Google and AWS have vested interests (~30% margins) in getting you into the cloud. Always do the math to see if it's cost effective comparatively speaking.

nixgeek · on Nov 13, 2016

Sure and GitHub also has literally an order of magnitude more infrastructure than is being discussed in these proposals and retains Amazon Web Services and Direct Connect for a bunch of really good reasons.

Transparency from GitLab is excellent but you shouldn't really generalise statements about cloud suitability without the full picture or "Walking a mile in their shoes".

sytse · on Nov 13, 2016

Yep, and we at GitLab have Direct Connect to AWS as a requirement for picking out new colo.

Pyxl101 · on Nov 13, 2016

If you guys use AWS, have you taken a look at EBS provisioned IOPS? EBS provisioned IOPS comes to mind here since it allows you to specify the desired IOPS of a volume, and provides an SLA.

> Providers don't provide a minimum IOPS, so they can just drop you.

The reason I ask is because the blog post generalizes a lot about what cloud providers offer or what the cloud is capable of, but doesn't explore some of the options available to address those concerns, like provisioned IOPS with EBS, dedicated instances with EC2, provisioned throughput with DynamoDB, and so on.

sytse · on Nov 13, 2016

EBS goes up to 16TB, we need an order of magnitude more.

You're right that the blog post was generalizing.

BTW We looked into AWS but didn't want to use an AWS only solution because of maximum size, costs, and the reusability of the solution.

hagbarddenstore · on Nov 14, 2016

Per disk.
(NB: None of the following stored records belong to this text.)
===== src/rtl/fetch_unit.sv =====
// fetch_unit: PC generation and IF/ID register of a 5-stage pipeline.
//   clk, reset          : clock, synchronous active-high reset
//   imem_a / imem_rd    : word address to / combinational data from imem
//   stall               : hold PC and IF/ID
//   flush               : squash IF/ID
//   redirect/redirect_pc: taken branch/jump and its target
//   pc_f                : current fetch PC
//   instr_d, pc_d, pcplus4_d, valid_d : IF/ID contents
//   misalign_err        : sticky, set by a redirect to a non-word address
//   fetch_count         : number of valid instructions loaded into IF/ID
module fetch_unit
    import fetch_pkg::*;
#(
    parameter logic [31:0] RESET_PC = RESET_PC_DEFAULT,
    parameter int unsigned ADDR_W   = 6
) (
    input  logic              clk,
    input  logic              reset,
    output logic [ADDR_W-1:0] imem_a,
    input  logic [31:0]       imem_rd,
    input  logic              stall,
    input  logic              flush,
    input  logic              redirect,
    input  logic [31:0]       redirect_pc,
    output logic [31:0]       pc_f,
    output logic [31:0]       instr_d,
    output logic [31:0]       pc_d,
    output logic [31:0]       pcplus4_d,
    output logic              valid_d,
    output logic              misalign_err,
    output logic [31:0]       fetch_count
);

    logic [31:0] r_pc;
    logic        r_misalign;
    logic [31:0] r_fetch_count;

    logic [31:0] w_pc_plus4;
    logic        w_squash;
    logic        w_load_valid;
    ifid_t       w_ifid_d;
    ifid_t       w_ifid_q;

    assign w_pc_plus4   = r_pc + 32'd4;
    assign w_squash     = flush | redirect;
    // A real instruction enters IF/ID only when not held and not squashed.
    assign w_load_valid = ~stall & ~w_squash;

    // PC register: redirect beats stall, so a taken branch still steers the PC
    // while decode is held.
    always_ff @(posedge clk) begin
        if (reset) begin
            r_pc <= RESET_PC;
        end else if (redirect) begin
            r_pc <= {redirect_pc[31:2], 2'b00};
        end else if (!stall) begin
            r_pc <= w_pc_plus4;
        end
    end

    always_ff @(posedge clk) begin
        if (reset) begin
            r_misalign <= 1'b0;
        end else if (redirect && (redirect_pc[1:0] != 2'b00)) begin
            r_misalign <= 1'b1;
        end
    end

    always_ff @(posedge clk) begin
        if (reset) begin
            r_fetch_count <= '0;
        end else if (w_load_valid) begin
            r_fetch_count <= r_fetch_count + 32'd1;
        end
    end

    // Bubble travels through the data path; the register's clear is reset only,
    // so stall (enable low) naturally outranks flush/redirect.
    always_comb begin
        w_ifid_d = '0;
        if (w_squash) begin
            w_ifid_d.valid   = 1'b0;
            w_ifid_d.instr   = NOP_INSTR;
            w_ifid_d.pc      = '0;
            w_ifid_d.pcplus4 = '0;
        end else begin
            w_ifid_d.valid   = 1'b1;
            w_ifid_d.instr   = imem_rd;
            w_ifid_d.pc      = r_pc;
            w_ifid_d.pcplus4 = w_pc_plus4;
        end
    end

    ifid_reg #(
        .T (ifid_t)
    ) u_ifid_reg (
        .clk   (clk),
        .i_en  (~stall),
        .i_clr (reset),
        .i_d   (w_ifid_d),
        .o_q   (w_ifid_q)
    );

    assign imem_a       = r_pc[ADDR_W+1:2];
    assign pc_f         = r_pc;
    assign instr_d      = w_ifid_q.instr;
    assign pc_d         = w_ifid_q.pc;
    assign pcplus4_d    = w_ifid_q.pcplus4;
    assign valid_d      = w_ifid_q.valid;
    assign misalign_err = r_misalign;
    assign fetch_count  = r_fetch_count;

endmodule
You can attach multiple disks to a single EC2 node.

So, RAID multiple EBS volumes and you have a larger disk.

solipsism · on Nov 12, 2016

That's not a strawman. It's just a false statement.

toomuchtodo · on Nov 12, 2016

Thanks for the correction.

empath75 · on Nov 13, 2016

By point of comparison, we had storage problems that went on for months or years. We had a vendor that was responsive to slas, but the problem was bigger than just random hardware failures, it was just fundamentally unsuited to what we were trying to do with it. That's the risk you take when you try to build your own.

ocdtrekkie · on Nov 13, 2016

In this case, it sounds like the cloud was fundamentally unsuited for what GitLab was trying to do with it. So definitely still a risk!